Greg Bandiera

Personal information
- Full name: Gregory Bandiera
- Born: 8 September 1949 (age 75) Atherton, Queensland, Australia

Playing information
- Position: Second-row, Five-eighth, Centre
Club
| Years | Team | Pld | T | G | FG | P |
| 1970–71 | Newtown | 18 | 2 | 0 | 0 | 6 |
| 1972–75 | Eastern Suburbs | 30 | 8 | 0 | 0 | 24 |
| 1976–77 | Balmain | 26 | 2 | 0 | 0 | 6 |
|  | Total | 74 | 12 | 0 | 0 | 36 |
- Source: As of 18 April 2019

= Greg Bandiera =

Australian rugby league footballer

Greg Bandiera is an Australian former rugby league footballer who played in the 1970s. He played for Eastern Suburbs, Newtown and Balmain in the New South Wales Rugby League (NSWRL) competition.

==Playing career==
Bandiera was originally from Atherton, Queensland but moved to Sydney and was signed by Newtown in 1970. Bandiera spent two seasons with Newtown before joining Eastern Suburbs in 1972. In 1972, Eastern Suburbs reached the grand final against Manly-Warringah. After only 20 minutes into the match, Bandiera broke his collar bone and was taken from the field. Easts went on to lose the grand final 19-14 with Manly winning their first ever premiership.

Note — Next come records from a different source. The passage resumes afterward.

<file path="src/rtl/stream_demux.sv">
// stream_demux: registered 1:NCH valid/ready demultiplexer with unicast/broadcast
// routing through a one-word output slot per channel.
module stream_demux #(
  parameter int NCH = 8,
  parameter int DW  = 8,
  localparam int SELW = (NCH > 1) ? $clog2(NCH) : 1
) (
  input  logic              clk,
  input  logic              rst_n,
  input  logic              s_valid,
  output logic              s_ready,
  input  logic [DW-1:0]     s_data,
  input  logic [SELW-1:0]   s_sel,
  input  logic              s_bcast,
  output logic [NCH-1:0]    m_valid,
  input  logic [NCH-1:0]    m_ready,
  output logic [NCH*DW-1:0] m_data,
  output logic [7:0]        err_cnt
);

  logic [NCH-1:0]         m_valid_q, m_valid_d;
  logic [NCH-1:0][DW-1:0] m_data_q, m_data_d;
  logic [7:0]             err_cnt_q, err_cnt_d;
  logic [NCH-1:0]         can_acc, sel_hit, load;
  logic                   sel_oob, accept;

  function automatic logic [7:0] sat_inc8(input logic [7:0] v);
    return (v == 8'hFF) ? v : v + 8'd1;
  endfunction

  always_comb begin
    can_acc = ~m_valid_q | m_ready;
    sel_hit = '0;
    for (int i = 0; i < NCH; i++) sel_hit[i] = (32'(s_sel) == i);
    sel_oob = (32'(s_sel) >= NCH);

    // Out-of-range unicasts are always taken so the producer never stalls on them.
    if (s_bcast)      s_ready = &can_acc;
    else if (sel_oob) s_ready = 1'b1;
    else              s_ready = |(can_acc & sel_hit);

    accept = s_valid & s_ready;
    load   = '0;
    if (s_bcast)       load = {NCH{accept}};
    else if (!sel_oob) load = sel_hit & {NCH{accept}};

    // A draining slot may be refilled in the same cycle.
    m_valid_d = (m_valid_q & ~m_ready) | load;
    m_data_d  = m_data_q;
    for (int i = 0; i < NCH; i++) begin
      if (load[i]) m_data_d[i] = s_data;
    end

    err_cnt_d = err_cnt_q;
    if (accept && !s_bcast && sel_oob) err_cnt_d = sat_inc8(err_cnt_q);
  end

  always_ff @(posedge clk or negedge rst_n) begin
    if (!rst_n) begin
      m_valid_q <= '0;
      m_data_q  <= '0;
      err_cnt_q <= '0;
    end else begin
      m_valid_q <= m_valid_d;
      m_data_q  <= m_data_d;
      err_cnt_q <= err_cnt_d;
    end
  end

  assign m_valid = m_valid_q;
  assign m_data  = m_data_q;
  assign err_cnt = err_cnt_q;

endmodule

</file>
## src/rtl/regfile_sb.sv

```systemverilog
// Multi-port register file with prioritised dual write-back, optional
// write-to-read bypass, and a per-register scoreboard for RAW hazard detection.

module regfile_sb_rd_lane #(
  parameter int DATA_WIDTH = 16,
  parameter int NUM_REGS   = 16,
  parameter int ADDR_WIDTH = 4,
  parameter int ZERO_REG   = 1,
  parameter int BYPASS     = 1
) (
  input  logic [ADDR_WIDTH-1:0]                 addr,
  input  logic [NUM_REGS-1:0][DATA_WIDTH-1:0]   regs,
  input  logic [NUM_REGS-1:0]                   busy,
  input  logic                                  we0,
  input  logic [ADDR_WIDTH-1:0]                 wa0,
  input  logic [DATA_WIDTH-1:0]                 wd0,
  input  logic                                  we1,
  input  logic [ADDR_WIDTH-1:0]                 wa1,
  input  logic [DATA_WIDTH-1:0]                 wd1,
  output logic [DATA_WIDTH-1:0]                 data,
  output logic                                  rd_busy
);
  logic hit0, hit1, is_zero;

  always_comb begin
    hit0    = (BYPASS != 0) && we0 && (wa0 == addr);
    hit1    = (BYPASS != 0) && we1 && (wa1 == addr);
    is_zero = (ZERO_REG != 0) && (addr == '0);
    data    = regs[addr];
    rd_busy = busy[addr];
    if (hit0) data = wd0;
    if (hit1) data = wd1;
    // forwarded data satisfies the hazard, so the reader need not stall
    if (hit0 || hit1) rd_busy = 1'b0;
    if (is_zero) begin
      data    = '0;
      rd_busy = 1'b0;
    end
  end
endmodule

module regfile_sb #(
  parameter int DATA_WIDTH = 16,
  parameter int NUM_REGS   = 16,
  parameter int ADDR_WIDTH = 4,
  parameter int NUM_RD     = 2,
  parameter int ZERO_REG   = 1,
  parameter int BYPASS     = 1
) (
  input  logic                           clk,
  input  logic                           rst,
  input  logic [NUM_RD*ADDR_WIDTH-1:0]   rd_addr,
  output logic [NUM_RD*DATA_WIDTH-1:0]   rd_data,
  output logic [NUM_RD-1:0]              rd_busy,
  input  logic                           we0,
  input  logic [ADDR_WIDTH-1:0]          wa0,
  input  logic [DATA_WIDTH-1:0]          wd0,
  input  logic                           we1,
  input  logic [ADDR_WIDTH-1:0]          wa1,
  input  logic [DATA_WIDTH-1:0]          wd1,
  input  logic                           rsv_en,
  input  logic [ADDR_WIDTH-1:0]          rsv_addr,
  output logic [NUM_REGS-1:0]            busy_vec
);
  logic [NUM_REGS-1:0][DATA_WIDTH-1:0] regs_q, regs_d;
  logic [NUM_REGS-1:0]                 busy_q, busy_d;
  logic [NUM_RD-1:0][DATA_WIDTH-1:0]   lane_data;
  logic [NUM_RD-1:0][ADDR_WIDTH-1:0]   lane_addr;

  always_comb begin
    regs_d = regs_q;
    busy_d = busy_q;
    for (int i = 0; i < NUM_REGS; i++) begin
      if (we0 && wa0 == ADDR_WIDTH'(i)) regs_d[i] = wd0;
      if (we1 && wa1 == ADDR_WIDTH'(i)) regs_d[i] = wd1;
      if ((we0 && wa0 == ADDR_WIDTH'(i)) || (we1 && wa1 == ADDR_WIDTH'(i)))
        busy_d[i] = 1'b0;
      // reserve after clear: a back-to-back reissue keeps the register busy
      if (rsv_en && rsv_addr == ADDR_WIDTH'(i)) busy_d[i] = 1'b1;
    end
    if (ZERO_REG != 0) begin
      regs_d[0] = '0;
      busy_d[0] = 1'b0;
    end
  end

  always_ff @(posedge clk or posedge rst) begin
    if (rst) begin
      regs_q <= '0;
      busy_q <= '0;
    end else begin
      regs_q <= regs_d;
      busy_q <= busy_d;
    end
  end

  assign lane_addr = rd_addr;
  assign rd_data   = lane_data;
  assign busy_vec  = busy_q;

  for (genvar k = 0; k < NUM_RD; k++) begin : g_rd
    regfile_sb_rd_lane #(
      .DATA_WIDTH (DATA_WIDTH),
      .NUM_REGS   (NUM_REGS),
      .ADDR_WIDTH (ADDR_WIDTH),
      .ZERO_REG   (ZERO_REG),
      .BYPASS     (BYPASS)
    ) u_lane (
      .addr    (lane_addr[k]),
      .regs    (regs_q),
      .busy    (busy_q),
      .we0     (we0),
      .wa0     (wa0),
      .wd0     (wd0),
      .we1     (we1),
      .wa1     (wa1),
      .wd1     (wd1),
      .data    (lane_data[k]),
      .rd_busy (rd_busy[k])
    );
  end
endmodule
```

## config.mk

```make
export PLATFORM = sky130hd
export DESIGN_NAME = regfile_sb
export DESIGN_NICKNAME = d
export VERILOG_FILES = /design/src/rtl/regfile_sb.sv
export SDC_FILE = /design/constraint.sdc
export NUM_CORES = 1
export LEC_CHECK = 0
export CORE_MARGIN = 2
export CORE_UTILIZATION = 40
export CTS_CLUSTER_DIAMETER = 120
export DETAILED_ROUTE_END_ITERATION = 16
export PLACE_DENSITY = 0.64
export SLEW_MARGIN = 20
export SYNTH_ARGS = -nofsm -noshare
export SYNTH_HDL_FRONTEND = slang
export SYNTH_SLANG_ARGS = --single-unit
```

## constraint.sdc

```tcl
create_clock -name clk -period 11.8 [get_ports clk]
set_clock_uncertainty 0.1 [all_clocks]
set_input_delay 2.36 -clock clk [delete_from_list [all_inputs] [get_ports clk]]
set_output_delay 2.36 -clock clk [all_outputs]
set_load 0.01 [all_outputs]
```

**Yosys cells after proc, flatten, opt, wreduce, memory -nomap -nowiden**

Cells that the tools add are included.

- Mux-type cells: 78
- Magnitude comparators: 2
- Reduce and logical (&&, ||, !) cells: 98
- Eq/ne operators: 49

Operator list:

| operator | number |
|---|---|
| 2-to-1 mux 16 bit | 38 |
| binary-select mux 16 bit (select 4 bit) | 2 |
| equality test 4 bit, second input constant | 24 |
| nonzero test 2 bit | 30 |
| logical AND 1 bit | 49 |
| equality test 4 x 3 -> 1 bit, second input constant | 12 |
| 2-to-1 mux 1 bit | 36 |
| equality test 4 x 2 -> 1 bit, second input constant | 6 |
| logical OR 1 bit | 17 |
| equality test 4 bit | 4 |
| equality test 4 x 1 -> 1 bit, second input constant | 3 |
| < comparator 4 x 5 -> 1 bit, second input constant | 2 |
| binary-select mux 1 bit (select 4 bit) | 2 |
| logical NOT 4 bit | 2 |

- Output and inout port bits: 50
- Word-level logic and storage cells: 257
- Bits in registers: 255

**Depth between registers and ports, before layout**

Gate-level depths: netlist of the first run.

- Word-level depth: 5
- Mapped depth: 9
- Mapped depth without buffers: 5

**Modules after synthesis**

A second synthesis of the first run with hierarchy kept.

- Cells, all modules: 2048
- Area total of the unflattened synthesis: 18226.2 um^2

Modules (own cells, without submodules):

| module | instances | cells each | sequential area each (um^2) | area each (um^2) |
|---|---|---|---|---|
| regfile_sb | 1 | 1544 | 6381.1 | 12983.7 |
| regfile_sb_rd_lane | 2 | 252 | 0.0 | 2621.3 |

**Least setup slack after synthesis of the first run**

Ideal clock, no wire load.

- Path kind: input to output
- From: input rd_addr[2]
- To: output rd_data[7]
- Setup slack: 5.544 ns
- Arrival: 3.796 ns
- Path buffers: 3
- Stages: 8
- Required time: 9.340 ns
- Path through: buf_4 > xor2_1 > nor3_1 > nand3_1 > and2_1 > buf_6 > buf_6 > a311oi_1

- Word-level cells in the longest chain between the ends: 5
- Elaborated cells on any way between the ends: 10
- Those cells by class: eq/ne: 2; mux: 5; reduce/logical: 3

RTL lines:

| element | line | text |
|---|---|---|
| start, declared | 52 | `input logic [NUM_RD*ADDR_WIDTH-1:0] rd_addr,` |
| binary-select mux 16 bit (select 4 bit) or equality test 4 bit (tied branches) | 29, 26 |  |
| 2-to-1 mux 16 bit (implied by the code) or logical AND 1 bit (tied branches) | 29, 26 |  |
| 2-to-1 mux 16 bit | 31 | `if (hit0) data = wd0;` |
| 2-to-1 mux 16 bit | 32 | `if (hit1) data = wd1;` |
| 2-to-1 mux 16 bit * | 35 | `if (is_zero) begin` |
| end, declared | 53 | `output logic [NUM_RD*DATA_WIDTH-1:0] rd_data,` |

Mark *: on every way between the ends. The rest lies on a longest branch, timed or not. The select of a mux whose other input is x is not followed.

**Final worst setup path of the first run**

- From: input wa1[1]
- To: output rd_data[4]

- Word-level cells in the longest chain between the ends: 4

RTL lines:

| element | line | text |
|---|---|---|
| start, declared | 59 | `input logic [ADDR_WIDTH-1:0] wa1,` |
| equality test 4 bit | 27 | `hit1 = (BYPASS != 0) && we1 && (wa1 == addr);` |
| logical AND 1 bit | 27 |  |
| 2-to-1 mux 16 bit | 32 |  |
| 2-to-1 mux 16 bit | 35 |  |

No other way between the ends.

==> run summary, run 1 <==
peak supply drop -> 0.000138 V
worst slew pin tran -> 1160 ps
WL/cell -> 26.1 µm
Final Cycle Share -> 73.3%
min-delay worst type -> reg2reg
area of the multi-input gates -> 9740 µm²
setup slack, reg-to-reg -> 10830 ps
DR vias/cell -> 6.32
Core Box Area -> 42200 µm²
Hold Crit Depth -> 2
H-tree depth -> 1
total track usage -> 26.9%
Setup Viol. Count Final -> 0
Post-Route WL -> 60.3 mm
CP startpoint kind -> primary input
post-synthesis sequential area ratio -> 37.1%
I/O pin cnt -> 107
Reg2Reg Depth -> 1
Reg clk slew, reported paths -> 60 ps
Synth cell types -> 53
static leakage -> 7.30 nW
hold path startpoint -> regs_q[236]$_DFFE_PP0P_
setup TNS -> 0 ps
Pins Over Slew Limit -> 0
nets -> 1804
PD cells -> 162 nW/µm²
Gate Count Post-Synth -> 1780
maximum clock path buffer count -> 3
CTS Hold Bufs -> 0
initial core utilization -> 40.7%
crit-path max FO -> 22
total clock sinks -> 255
Primary FF master, synth -> dfrtp_1
Rows -> 75
DRT Pass-1 Iters -> 6
clk_lat worst skew -> 570 ps
slew margin rel. -> 22.4%
antenna violations before repair -> 2
RR Endpoint -> busy_vec[1]$_DFFE_PP0P_
reg2reg start -> busy_vec[1]$_DFFE_PP0P_
Yosys Warn Count -> 0
CP Class -> in2out
CP arrival -> 6190 ps
cts bufs inserted -> 29
vias -> 14600
synthesized cell area -> 17200 µm²
die height -> 211 µm
# diodes -> 0
Filler cells -> 3927
pin count of the biggest net entering global routing -> 123
Setup Fix Bufs, Post-CTS -> 0
DIE AREA -> 44700 µm²
crit path time final -> 8650 ps
mean post-synth cell area -> 9.66 µm²
EDFF count, synth -> 0
CTS tree -> built
GRT overflow -> 0
FF+latch count, synth -> 255
Power Total -> 3.10 mW
DR DRC count -> 0
hold violation total from the final report -> 0
vias in the first global route -> 13900
Port-buffer cells -> 105
Initial DRC Count -> 1692
Die X -> 211 µm
Routed Antenna Nets -> 0
Synth-to-Final Area Change -> 11.1%
root buffer cell -> clkbuf_16
Hold Path End -> regs_q[236]$_DFFE_PP0P_
fmax -> 116 MHz
Post-CTS Resized -> 0
RSZ-0062 raised after global routing -> false
Max-cap violations -> 0
share of layout cells above drive strength 1 -> 15.7%
CP Capture Type -> primary output
Synth async-reset ratio -> 100%
Detailed Place HPWL -> 37.7 mm
status -> completed
critical path required time -> 9340 ps
syn_nets -> 1837
first-pass GRT wire length -> 90.2 mm
register area -> 6380 µm²
gp weighted congestion -> 0.929
## synth_stat cells, types with 2 or more instances
library cell  count  area share [%]
and3_1            6            0.22
and2_1            3            0.11
and3b_1           2            0.10
nor3_1           34            0.99
a211oi_1          5            0.22
a32o_1            5            0.29
a221oi_1         44             2.2
nor2_1          266             5.8
a21oi_1         275             8.0
nor2_2            2           0.073
o21ai_1           2           0.058
mux2i_1         179              10
mux4_2          100              13
or4_1             2           0.087
inv_1            20            0.44
nor3b_1           9            0.39
buf_6            19             1.2
mux4_1            2            0.31
xor2_1           12            0.61
nor2_4            6            0.39
xnor2_1           4            0.20
buf_4            16            0.70
a311oi_2          3            0.26
buf_1             3           0.065
nand2b_1          6            0.22
nand2_1         103             2.2
dfrtp_1         255              37
o21ai_0         101             2.9
nand3b_1          2           0.087
a311oi_1          5            0.25
clkbuf_1        105             2.3
mux2_2           57             3.7
a221oi_2          6            0.52
nand3_1          12            0.35
buf_2            60             1.7
nor2b_1          32             1.2
## power by group
| group | leakage (nW) | total (mW) | internal (mW) | switching, mW |
|---|---|---|---|---|
| clock | 0.468 | 0.920 | 0.537 | 0.382 |
| combinational | 3.82 | 0.902 | 0.480 | 0.422 |
| sequential | 3.01 | 1.28 | 1.10 | 0.183 |
| total | 7.30 | 3.10 | 2.11 | 0.987 |
## placed cells by master (no fill, tap or decap), types with 3 or more instances in the layout
cell type | netlist | layout
a221oi_1 | 44 | 44
o21ai_0 | 101 | 101
and2_1 | 3 | 3
a32o_1 | 5 | 5
mux2i_1 | 179 | 179
nand3_1 | 12 | 10
xnor2_1 | 4 | 4
xor2_1 | 12 | 12
clkbuf_8 | 0 | 7
clkbuf_1 | 105 | 7
buf_4 | 16 | 36
nor2_1 | 266 | 266
nor3b_1 | 9 | 7
nor2_4 | 6 | 6
and3_1 | 6 | 6
clkdlybuf4s50_1 | 0 | 97
dfrtp_1 | 255 | 255
mux4_2 | 100 | 100
nand2b_1 | 6 | 6
a311oi_2 | 3 | 3
nor3b_2 | 1 | 3
a211oi_1 | 5 | 5
clkbuf_16 | 0 | 29
mux2_2 | 57 | 57
clkinv_2 | 0 | 6
a21oi_1 | 275 | 275
nand3_2 | 1 | 3
nor2b_1 | 32 | 30
a311oi_1 | 5 | 5
inv_1 | 20 | 19
nand2_1 | 103 | 103
buf_2 | 60 | 6
nor3_1 | 34 | 34
a221oi_2 | 6 | 6
## state kept, by name (all words and copies together), names as in the netlist
name	flops
busy_vec	15
regs_q	240
## kinds of logic after synthesis
| kind of cell | Yosys count | share of synthesized area [%] |
|---|---|---|
| buffers and inverters | 223 | 6.48 |
| muxes | 338 | 27.6 |
| and+or+nand+nor | 494 | 12.9 |
| other | 1 | 0.0218 |
| DFF | 255 | 37.1 |
| xor gates and xnor gates | 16 | 0.815 |
| AOI/OAI and AO/OA | 453 | 15.1 |
## worst max path at each step
| stage | cells past startpoint | slack (ps) | end | startpoint |
|---|---|---|---|---|
| 3_3_place_gp | 7 | 3490 | rd_data[4] | wa1[1] |
| 2_1_floorplan | 1 | 2330 | busy_vec[10]$_DFFE_PP0P_ | rst |
| 3_5_place_dp | 7 | 3320 | rd_data[4] | wa1[1] |
| 4_1_cts | 7 | 3300 | rd_data[4] | wa1[1] |
| 6_report | 7 | 3150 | rd_data[4] | wa1[1] |
| 5_1_grt | 7 | 3030 | rd_data[4] | wa1[1] |
## final cells by class
class | count | area share [%]
clock buffer | 43 | 4.44
multi-input combinational | 1302 | 51.0
tap | 539 | 3.53
sequential | 255 | 33.4
clock inverter | 10 | 0.550
timing repair buffer | 139 | 6.66
inverter | 20 | 0.432
## layer usage
metal,track usage [%],vias up,wire (µm)
li1,-,6376,-
met3,6.38,164,7140
met5,0,-,25
met2,38.1,950,25000
met1,39.3,7101,25300
met4,11.3,4,2770
## per-stage QoR
step / hold WS, ps / instance area (µm²) / instances / util [%] / setup WS [ps]
6_report: 448 / 19100 / 2308 / 45.2 / 3150
3_5_place_dp: 438 / 18100 / 2255 / 43.0 / 3320
3_3_place_gp: 425 / 18100 / 2255 / 43.0 / 3490
4_1_cts: 453 / 19100 / 2308 / 45.2 / 3300
5_1_grt: 488 / 19100 / 2308 / 45.2 / 3030
2_1_floorplan: 406 / 17200 / 1780 / - / 2330
## critical path: stages
cell and delay [ps]:
clkdlybuf4s50_1 660, xor2_1 260, nor3_1 200, nand3_1 600, and2_1 690, a221oi_1 730
clkdlybuf4s50_1 670
(Power assumes the default switching activity.)
==> inputs of run 2 (changes only) <==
- PLACE_DENSITY: 0.64 -> 0.67
- clock period: 11.8 -> 7.3 ns (I/O delays scaled with it)
==> run 2 against run 1 <==
Critical path depth increased by 1. Worst hold slack about the same. Clock-buffer cell count decreased by 4. Sequential share of layout area decreased by 0.31 points. Register-to-register slack got worse by 4500 ps. Total power increased by 62%. Die area unchanged. Via count increased by 2.6%. Non-clock buffer count increased by 20. Sequential power increased by 61%. Clock power increased by 63%. Critical endpoint is now rd_data[8]. Flip-flop and latch count unchanged.
==> run summary, run 2 (same netlist as run 1, synthesis figures left out) <==
CP Capture Type -> primary output
CP startpoint kind -> primary input
Clock Power Share -> 29.8% (about the same)
cts bufs inserted -> 29 (unchanged)
Max-cap violations -> 0 (unchanged)
WL/cell -> 26.7 µm (+2.1%)
vias in the first global route -> 14300 (+3.3%)
CP arrival -> 4990 ps (-1200 ps)
Die X -> 211 µm (unchanged)
critical path required time -> 5740 ps (-3600 ps)
Setup Fix Bufs, Post-CTS -> 0 (unchanged)
RSZ-0062 raised after global routing -> false
setup slack, reg-to-reg -> 6360 ps (-4470 ps)
initial core utilization -> 40.7% (unchanged)
clk_lat worst skew -> 560 ps (about the same)
most frequent cells in the layout -> 275 x a21oi_1, 266 x nor2_1, 255 x dfrtp_1
DIE AREA -> 44700 µm² (unchanged)
antenna violations before repair -> 2 (unchanged)
met2 Use GR -> 38.8% (+0.69 points)
I/O pin cnt -> 107 (unchanged)
RR Endpoint -> busy_vec[2]$_DFFE_PP0P_
sequential power share -> 41.0% (-0.2 points)
Initial DRC Count -> 1902 (+12%)
grt met3 use -> 7.05% (+0.67 points)
crit-path max FO -> 10 (-55%)
area of the multi-input gates -> 9730 µm² (-0.13%)
Pins Over Slew Limit -> 0 (unchanged)
Reg clk slew, reported paths -> 60 ps (about the same)
Post-CTS Resized -> 0 (unchanged)
DRT Pass-1 Iters -> 5 (-1)
gp weighted congestion -> 0.971 (+4.4%)
Hold Path End -> regs_q[233]$_DFFE_PP0P_
switching power -> 1.58 mW (+60%)
die height -> 211 µm (unchanged)
DR vias/cell -> 6.44 (+1.8%)
busiest grt layer -> met1
CTS tree -> built
fmax -> 153 MHz
total track usage -> 27.9% (+0.95 points)
max reg flops -> 240 (unchanged)
Net Sw Frac -> 31.5% (-0.38 points)
Filler cells -> 3942 (+0.38%)
share of layout cells above drive strength 1 -> 16.5% (+0.85 points)
dpl cell area -> 18300 µm² (+0.78%)
register area -> 6380 µm² (unchanged)
commonest non-fill, non-tap cell in the layout -> a21oi_1
first-pass GRT wire length -> 92.5 mm (+2.6%)
slew margin rel. -> 24.1% (+1.7 points)
pin count of the biggest net entering global routing -> 155 (+26%)
Final Cycle Share -> 89.8%
maximum clock path buffer count -> 3 (unchanged)
Routed Antenna Nets -> 0 (unchanged)
Hold Crit Depth -> 2 (unchanged)
vias -> 15000 (+2.6%)
PD cells -> 260 nW/µm² (+60%)
Core Box Area -> 42200 µm² (unchanged)
min-delay worst type -> reg2reg
CP Class -> in2out
hold path startpoint -> regs_q[233]$_DFFE_PP0P_
DR DRC count -> 0 (unchanged)
static leakage -> 7.41 nW (+1.5%)
Setup Viol. Count Final -> 0 (unchanged)
Synth-to-Final Area Change -> 12.1%
setup ws final -> 746 ps (-2400 ps)
reg2reg start -> busy_vec[2]$_DFFE_PP0P_
root buffer cell -> clkbuf_16
crit path time final -> 6550 ps
Port-buffer cells -> 105 (unchanged)
GRT overflow -> 0 (unchanged)
CTS Hold Bufs -> 0 (unchanged)
setup TNS -> 0 ps (unchanged)
Comb pwr share -> 29.2% (about the same)
Power Total -> 5.02 mW (+62%)
largest register by flop count -> regs_q
H-tree depth -> 1 (unchanged)
Post-Route WL -> 62.0 mm (+2.9%)
peak supply drop -> 0.000169 V (+23%)
status -> completed
internal power component -> 3.44 mW (+63%)
met1 global-route usage -> 40.4% (+1.1 points)
hold violation total from the final report -> 0 (unchanged)
nets -> 1824 (+1.1%)
Reg2Reg Depth -> 1 (unchanged)
Detailed Place HPWL -> 37.9 mm (+0.56%)
Rows -> 75 (unchanged)
Design Area, Final -> 19300 µm² (+0.92%)
total clock sinks -> 255 (unchanged)
Setup WS pre-CTS -> 972 ps (-2350 ps)
worst slew pin tran -> 1140 ps (-28.3 ps)
==> run 2: cell count changes in the layout (fill, tap and decap cells not counted), moves of 2 or more <==
cell      before  now
nand3_1       10   12
clkinv_2       6    8
buf_4         36   54
nand3_2        3    1
clkbuf_1       7    4
==> run 2: per-layer routing <==
metal	vias to the layer above	routed length (µm)
met3	212	7870
li1	6394	-
met5	-	13
met4	2	3170
met2	1101	25500
met1	7271	25500
==> run 2: power by group through the flow <==
stage	sequential, mW	clock [mW]	combinational, mW
final	2.06	1.50	1.47
after global routing	2.10	1.57	1.58
after CTS	2.05	1.52	1.45
after detailed placement	2.07	0	1.45
after global placement	2.04	0	1.41
after floorplan	1.98	0	1.03
==> run 2: metrics by stage <==
stage | util, % | std cells | hold slack (ps)
4_1_cts | 45.6 | 2325 | 454
6_report | 45.7 | 2327 | 448
2_1_floorplan | - | 1780 | 406
5_1_grt | 45.6 | 2326 | 497
3_5_place_dp | 43.3 | 2274 | 441
3_3_place_gp | 43.3 | 2274 | 423
==> run 2: worst max-delay path, cell delays in order <==
cell and delay (ps):
clkdlybuf4s50_1 580, xor2_1 240, nor3_1 190, nand3_1 510, and2_1 540, buf_4 280, a221oi_1 530, clkdlybuf4s50_1 650
==> run 2: worst max-delay path by stage <==
stage | start | end | slack [ps] | cells past startpoint
floorplan | rst | busy_vec[10]$_DFFE_PP0P_ | 2380 | 1
finish | wa0[3] | rd_data[8] | 750 | 8
global route | wa1[1] | rd_data[16] | 700 | 7
CTS | wa0[3] | rd_data[8] | 970 | 8
detailed placement | wa0[3] | rd_data[8] | 970 | 8
global placement | wa0[3] | rd_data[8] | 1040 | 8
==> run 2: area by class of cell <==
cell class,instances,share of cell area [%]
Clock inverter,12,0.714
Inverter,20,0.409
Tap cell,539,3.50
Clock buffer,39,4.27
Multi-Input combinational cell,1302,50.5
Sequential cell,255,33.1
Timing Repair Buffer,159,7.54
Antenna cell,1,0.0130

In 1974, Eastern Suburbs finished as minor premiers under the arrival of coach Jack Gibson. Easts went on to reach the 1974 NSWRL grand final against Canterbury-Bankstown. Bandiera was selected to play from the bench in the grand final as Eastern Suburbs won their first premiership in 29 years defeated Canterbury 19-4 at the Sydney Cricket Ground.

In 1975, Eastern Suburbs went on to claim the 1975 minor premiership and reach the 1975 NSWRL grand final against St George. Easts went on to win their second straight premiership defeating St George 38-0 at the Sydney Cricket Ground but Bandiera unfortunately missed out on selection to play in the game. The match is mainly remembered for the white boots worn by St George player Graeme Langlands. The 38-0 scoreline remained as the heaviest defeat in a grand final until Manly defeated Melbourne 40-0 in the 2008 decider.

In 1976, Bandiera joined Balmain. In his first season at the club, Balmain missed the finals. In his final season at the club, Bandiera made 11 appearances and retired at the end of 1977.

==Post playing==
After retiring as a player, Bandiera went into club administration. In the early 1990s, Bandiera became general manager at the Gold Coast Seagulls but resigned at the end of 1993 due to a falling out with captain-coach Wally Lewis.